Jean Bodin, premier monétariste & précurseur de la souveraineté étatique

Jean Bodin est aussi l’auteur de livres de son temps, consacrés à l’astrologie et aux démons pour lesquels il fait preuve de sévérité puisqu’il recommande de brûler sorcières et sorciers ; le principe en serait aujourd’hui reconnu pour les bateleurs et fanfarons de l’économie qu’on appelle professeurs de science économique, il n’en resterait guère dans les universités.

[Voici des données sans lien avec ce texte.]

==> src/sv/gsr_pkg.sv <==
// ----------------------------------------------------------------------------
// gsr_pkg
// Shared constants, operation codes and control types of the slot registry.
// ----------------------------------------------------------------------------
package gsr_pkg;

  localparam int DEF_CHANNEL_COUNT     = 64;
  localparam int DEF_SLOTS_PER_CHANNEL = 8;

  // Fixed field widths of the transfer payloads.
  localparam int OP_W        = 2;
  localparam int CH_W        = 8;
  localparam int HSLOT_W     = 4;
  localparam int GEN_W       = 32;
  localparam int TOTAL_OUT_W = 10;
  localparam int INUSE_OUT_W = 7;
  localparam int REJ_W       = 32;

  typedef enum logic [OP_W-1:0] {
    OP_SUBSCRIBE   = 2'd0,
    OP_UNSUBSCRIBE = 2'd1,
    OP_CLEAR       = 2'd2
  } op_t;

  // Controls from the sequencer to the row store.
  typedef struct packed {
    logic rd_en;
    logic wr_en;
    logic clear_all;
  } store_ctl_t;

endpackage

==> src/sv/gsr_channels.sv <==
// ----------------------------------------------------------------------------
// gsr_channels
// Request and response channel interfaces of the slot registry.
// ----------------------------------------------------------------------------
interface gsr_req_if import gsr_pkg::*; ();
  logic               valid;
  logic               ready;
  logic [OP_W-1:0]    operation;
  logic [CH_W-1:0]    channel;
  logic [HSLOT_W-1:0] handle_slot;
  logic [GEN_W-1:0]   handle_generation;
  logic               handle_active;

  modport source (output valid, operation, channel, handle_slot, handle_generation,
                  handle_active, input ready);
  modport sink   (input valid, operation, channel, handle_slot, handle_generation,
                  handle_active, output ready);
endinterface

interface gsr_rsp_if import gsr_pkg::*; ();
  logic                   valid;
  logic                   ready;
  logic                   accepted;
  logic [CH_W-1:0]        out_channel;
  logic [HSLOT_W-1:0]     out_slot;
  logic [GEN_W-1:0]       out_generation;
  logic                   out_active;
  logic [TOTAL_OUT_W-1:0] total_handlers;
  logic [INUSE_OUT_W-1:0] channels_in_use;
  logic [REJ_W-1:0]       rejected_count;

  modport source (output valid, accepted, out_channel, out_slot, out_generation,
                  out_active, total_handlers, channels_in_use, rejected_count,
                  input ready);
  modport sink   (input valid, accepted, out_channel, out_slot, out_generation,
                  out_active, total_handlers, channels_in_use, rejected_count,
                  output ready);
endinterface

==> src/sv/gsr_ctrl.sv <==
// ----------------------------------------------------------------------------
// gsr_ctrl
// Sequencer: reads a channel row, updates it, writes it back when it changes, forms the result.
// ----------------------------------------------------------------------------
module gsr_ctrl import gsr_pkg::*; #(
  parameter int CHANNEL_COUNT     = DEF_CHANNEL_COUNT,
  parameter int SLOTS_PER_CHANNEL = DEF_SLOTS_PER_CHANNEL,
  localparam int CW = (CHANNEL_COUNT > 1) ? $clog2(CHANNEL_COUNT) : 1
) (
  input  logic                                     clk,
  input  logic                                     rst,
  gsr_req_if.sink                                  req,
  gsr_rsp_if.source                                rsp,
  output store_ctl_t                               store_ctl,
  output logic [CW-1:0]                            rd_addr,
  output logic [CW-1:0]                            wr_addr,
  output logic [SLOTS_PER_CHANNEL-1:0]             wr_occ,
  output logic [SLOTS_PER_CHANNEL-1:0][GEN_W-1:0]  wr_gen,
  input  logic [SLOTS_PER_CHANNEL-1:0]             rd_occ,
  input  logic [SLOTS_PER_CHANNEL-1:0][GEN_W-1:0]  rd_gen
);

  localparam int SW = (SLOTS_PER_CHANNEL > 1) ? $clog2(SLOTS_PER_CHANNEL) : 1;
  localparam int TW = $clog2(CHANNEL_COUNT * SLOTS_PER_CHANNEL + 1);
  localparam int MW = $clog2(CHANNEL_COUNT + 1);

  typedef enum logic {S_IDLE, S_EXEC} state_t;

  state_t             state;
  logic [OP_W-1:0]    op_q;
  logic [CH_W-1:0]    ch_q;
  logic [HSLOT_W-1:0] hslot_q;
  logic [GEN_W-1:0]   hgen_q;
  logic               hact_q;

  logic [GEN_W-1:0]   next_gen;
  logic [MW-1:0]      mark;
  logic [REJ_W-1:0]   rej;
  logic [TW-1:0]      total;

  logic               rsp_valid_q;
  logic               o_acc_q;
  logic [CH_W-1:0]    o_ch_q;
  logic [HSLOT_W-1:0] o_slot_q;
  logic [GEN_W-1:0]   o_gen_q;
  logic               o_act_q;
  logic [TW-1:0]      o_total_q;
  logic [MW-1:0]      o_mark_q;
  logic [REJ_W-1:0]   o_rej_q;

  logic               req_ready;
  logic               req_xfer;
  logic               in_ch_ok;

  logic               wr_c;
  logic               clr_c;
  logic [GEN_W-1:0]   next_gen_next;
  logic [MW-1:0]      mark_next;
  logic [REJ_W-1:0]   rej_next;
  logic [TW-1:0]      total_next;
  logic               acc_c;
  logic [CH_W-1:0]    o_ch_c;
  logic [HSLOT_W-1:0] o_slot_c;
  logic [GEN_W-1:0]   o_gen_c;
  logic               o_act_c;

  // One item at a time; take a new one once the result register can be loaded.
  assign req_ready = (state == S_IDLE) && (!rsp_valid_q || rsp.ready);
  assign req_xfer  = req.valid && req_ready;
  assign req.ready = req_ready;

  // Row read is issued at the transfer of the request.
  assign in_ch_ok = {1'b0, req.channel} < 9'(CHANNEL_COUNT);
  assign rd_addr  = in_ch_ok ? req.channel[CW-1:0] : '0;
  assign wr_addr  = ch_q[CW-1:0];

  assign store_ctl.rd_en     = req_xfer;
  assign store_ctl.wr_en     = (state == S_EXEC) && wr_c;
  assign store_ctl.clear_all = (state == S_EXEC) && clr_c;

  // Row update and counter arithmetic, evaluated while the row data is valid.
  always_comb begin
    logic          ch_ok;
    logic          slot_ok;
    logic          found;
    logic [SW-1:0] free_idx;
    logic [SW-1:0] hs_idx;

    ch_ok    = {1'b0, ch_q} < 9'(CHANNEL_COUNT);
    slot_ok  = {1'b0, hslot_q} < 5'(SLOTS_PER_CHANNEL);
    hs_idx   = hslot_q[SW-1:0];
    found    = 1'b0;
    free_idx = '0;
    // Lowest free slot of the row.
    for (int s = SLOTS_PER_CHANNEL - 1; s >= 0; s--) begin
      if (!rd_occ[s]) begin
        found    = 1'b1;
        free_idx = SW'(s);
      end
    end

    wr_c          = 1'b0;
    clr_c         = 1'b0;
    wr_occ        = rd_occ;
    wr_gen        = rd_gen;
    next_gen_next = next_gen;
    mark_next     = mark;
    rej_next      = rej;
    total_next    = total;
    acc_c         = 1'b0;
    o_ch_c        = '0;
    o_slot_c      = '0;
    o_gen_c       = '0;
    o_act_c       = 1'b0;

    case (op_q)
      OP_SUBSCRIBE: begin
        if (ch_ok && found) begin
          wr_c             = 1'b1;
          wr_occ[free_idx] = 1'b1;
          wr_gen[free_idx] = next_gen;
          next_gen_next    = next_gen + 1'b1;
          total_next       = total + 1'b1;
          // A nonempty channel always sits below the mark, so a plain max works.
          if (32'(ch_q) >= 32'(mark)) begin
            mark_next = MW'(32'(ch_q) + 32'd1);
          end
          acc_c    = 1'b1;
          o_ch_c   = ch_q;
          o_slot_c = HSLOT_W'(free_idx);
          o_gen_c  = next_gen;
          o_act_c  = 1'b1;
        end else begin
          rej_next = rej + 1'b1;
        end
      end
      OP_UNSUBSCRIBE: begin
        if (hact_q && ch_ok && slot_ok && rd_occ[hs_idx] && (rd_gen[hs_idx] == hgen_q)) begin
          wr_c           = 1'b1;
          wr_occ[hs_idx] = 1'b0;
          total_next     = total - 1'b1;
          acc_c          = 1'b1;
        end
      end
      OP_CLEAR: begin
        clr_c      = 1'b1;
        mark_next  = '0;
        rej_next   = '0;
        total_next = '0;
      end
      default: begin
      end
    endcase
  end

  // Sequencer state, counters and the result register.
  always_ff @(posedge clk) begin
    if (rst) begin
      state       <= S_IDLE;
      rsp_valid_q <= 1'b0;
      next_gen    <= GEN_W'(1);
      mark        <= '0;
      rej         <= '0;
      total       <= '0;
    end else begin
      if (rsp_valid_q && rsp.ready) begin
        rsp_valid_q <= 1'b0;
      end
      case (state)
        S_IDLE: begin
          if (req_xfer) begin
            op_q    <= req.operation;
            ch_q    <= req.channel;
            hslot_q <= req.handle_slot;
            hgen_q  <= req.handle_generation;
            hact_q  <= req.handle_active;
            state   <= S_EXEC;
          end
        end
        S_EXEC: begin
          next_gen    <= next_gen_next;
          mark        <= mark_next;
          rej         <= rej_next;
          total       <= total_next;
          rsp_valid_q <= 1'b1;
          o_acc_q     <= acc_c;
          o_ch_q      <= o_ch_c;
          o_slot_q    <= o_slot_c;
          o_gen_q     <= o_gen_c;
          o_act_q     <= o_act_c;
          o_total_q   <= total_next;
          o_mark_q    <= mark_next;
          o_rej_q     <= rej_next;
          state       <= S_IDLE;
        end
        default: begin
          state <= S_IDLE;
        end
      endcase
    end
  end

  assign rsp.valid           = rsp_valid_q;
  assign rsp.accepted        = o_acc_q;
  assign rsp.out_channel     = o_ch_q;
  assign rsp.out_slot        = o_slot_q;
  assign rsp.out_generation  = o_gen_q;
  assign rsp.out_active      = o_act_q;
  assign rsp.total_handlers  = TOTAL_OUT_W'(o_total_q);
  assign rsp.channels_in_use = INUSE_OUT_W'(o_mark_q);
  assign rsp.rejected_count  = o_rej_q;

endmodule
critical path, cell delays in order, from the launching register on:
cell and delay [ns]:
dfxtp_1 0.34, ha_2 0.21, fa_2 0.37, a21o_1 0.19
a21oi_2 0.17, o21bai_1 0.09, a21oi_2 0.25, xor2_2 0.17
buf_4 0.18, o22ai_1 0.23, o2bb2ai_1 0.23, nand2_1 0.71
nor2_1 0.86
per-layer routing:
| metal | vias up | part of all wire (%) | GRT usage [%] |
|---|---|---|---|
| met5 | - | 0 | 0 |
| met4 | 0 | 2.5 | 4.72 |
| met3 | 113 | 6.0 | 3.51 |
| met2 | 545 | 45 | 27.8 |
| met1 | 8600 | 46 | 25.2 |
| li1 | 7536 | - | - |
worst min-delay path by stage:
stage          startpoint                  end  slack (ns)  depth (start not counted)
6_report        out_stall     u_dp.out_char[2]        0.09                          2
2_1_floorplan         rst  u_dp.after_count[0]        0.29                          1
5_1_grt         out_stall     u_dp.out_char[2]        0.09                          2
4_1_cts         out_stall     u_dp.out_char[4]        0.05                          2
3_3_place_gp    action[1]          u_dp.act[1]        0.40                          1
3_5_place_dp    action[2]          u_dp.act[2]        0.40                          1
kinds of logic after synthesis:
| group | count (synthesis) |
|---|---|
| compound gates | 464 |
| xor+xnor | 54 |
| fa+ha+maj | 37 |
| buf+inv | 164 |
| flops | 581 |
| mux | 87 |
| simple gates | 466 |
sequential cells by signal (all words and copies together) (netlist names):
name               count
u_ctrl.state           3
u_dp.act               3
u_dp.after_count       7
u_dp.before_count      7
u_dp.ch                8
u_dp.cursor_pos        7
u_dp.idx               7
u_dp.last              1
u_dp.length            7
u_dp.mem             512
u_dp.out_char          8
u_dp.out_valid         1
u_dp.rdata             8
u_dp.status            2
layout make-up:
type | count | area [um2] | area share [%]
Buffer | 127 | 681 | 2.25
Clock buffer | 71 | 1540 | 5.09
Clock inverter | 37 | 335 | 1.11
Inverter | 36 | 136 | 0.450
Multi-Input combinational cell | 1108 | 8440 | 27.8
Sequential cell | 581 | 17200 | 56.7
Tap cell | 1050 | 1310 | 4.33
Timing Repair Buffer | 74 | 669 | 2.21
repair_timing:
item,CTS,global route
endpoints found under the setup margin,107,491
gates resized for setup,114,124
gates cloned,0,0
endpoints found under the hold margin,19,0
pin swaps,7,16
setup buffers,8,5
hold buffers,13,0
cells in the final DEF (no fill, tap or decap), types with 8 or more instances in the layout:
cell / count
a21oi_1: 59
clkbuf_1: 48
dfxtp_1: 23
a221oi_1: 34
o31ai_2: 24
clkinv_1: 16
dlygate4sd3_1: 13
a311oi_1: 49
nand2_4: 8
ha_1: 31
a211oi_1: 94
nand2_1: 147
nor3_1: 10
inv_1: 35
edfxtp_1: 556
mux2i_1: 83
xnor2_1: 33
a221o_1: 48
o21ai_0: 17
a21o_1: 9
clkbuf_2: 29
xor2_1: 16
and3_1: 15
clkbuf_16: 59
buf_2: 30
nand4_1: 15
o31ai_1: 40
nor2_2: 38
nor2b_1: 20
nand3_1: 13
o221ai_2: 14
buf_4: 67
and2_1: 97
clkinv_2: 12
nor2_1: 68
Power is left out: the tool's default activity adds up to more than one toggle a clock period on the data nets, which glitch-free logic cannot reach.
--- config.mk ---
export PLATFORM = sky130hd
export DESIGN_NAME = call_ack_deadline_tracker
export DESIGN_NICKNAME = d
export VERILOG_FILES = /design/src/sv/cadt_pkg.sv /design/src/sv/cadt_step.sv /design/src/sv/call_ack_deadline_tracker.sv
export SDC_FILE = /design/constraint.sdc
export NUM_CORES = 2
export LEC_CHECK = 0
export BUFFER_PORTS_ARGS = -buffer_cell sky130_fd_sc_hd__buf_2
export CORE_MARGIN = 2
export CORE_UTILIZATION = 47
export DETAILED_ROUTE_END_ITERATION = 6
export GPL_TIMING_DRIVEN = 1
export PLACE_DENSITY = 0.76
export SLEW_MARGIN = 30
export SYNTH_ARGS = -nofsm -noshare
export SYNTH_HDL_FRONTEND = slang
export SYNTH_SLANG_ARGS = --single-unit
--- constraint.sdc ---
create_clock -name clk_i -period 11.75 [get_ports clk_i]
set_input_delay 0.5875 -clock clk_i [delete_from_list [all_inputs] [get_ports clk_i]]
set_output_delay 0.5875 -clock clk_i [all_outputs]
set_load 0.01 [all_outputs]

Les  » Quarante Piteuses » qui ont succédé aux Trente Glorieuses, sont une incitation à revenir à une politique économique inspirée de Jean Bodin Angevin : favoriser la natalité et l’immigration pour accroître la multitude des citoyens en rétablissant les mesures favorables aux familles qui ont été supprimées ces dix à vingt dernières années ; mener une politique fiscale énergique  de réduction des inégalités tout en menant à l’échelle européenne une véritable chasse aux profiteurs, oligarques et milliardaires narcissiques qui déstabilisent l’économie mondiale : la question de la confiscation des biens et ressources mal acquis se pose désormais avec acuité pour un certain nombre d’entre eux, surtout quand ils sont dissimulés dans les paradis fiscaux, y compris pour les « GAFA ». Et enfin, faire émerger par l’éducation et la formation tout au long de la vie professionnelle, de nouvelles classes moyennes sur tout le territoire pour que renaisse l’idée de la réussite sociale, et donc dans le même temps, avoir une véritable politique de soutien à la création et au développement d’entreprises. La France, comme chaque pays, a bien plus besoin d’enfants et d’entrepreneurs que d’héritiers ou de milliardaires, mais encore lui faut-il un bon gouvernement pour en ressentir les effets à la ville ou à la campagne.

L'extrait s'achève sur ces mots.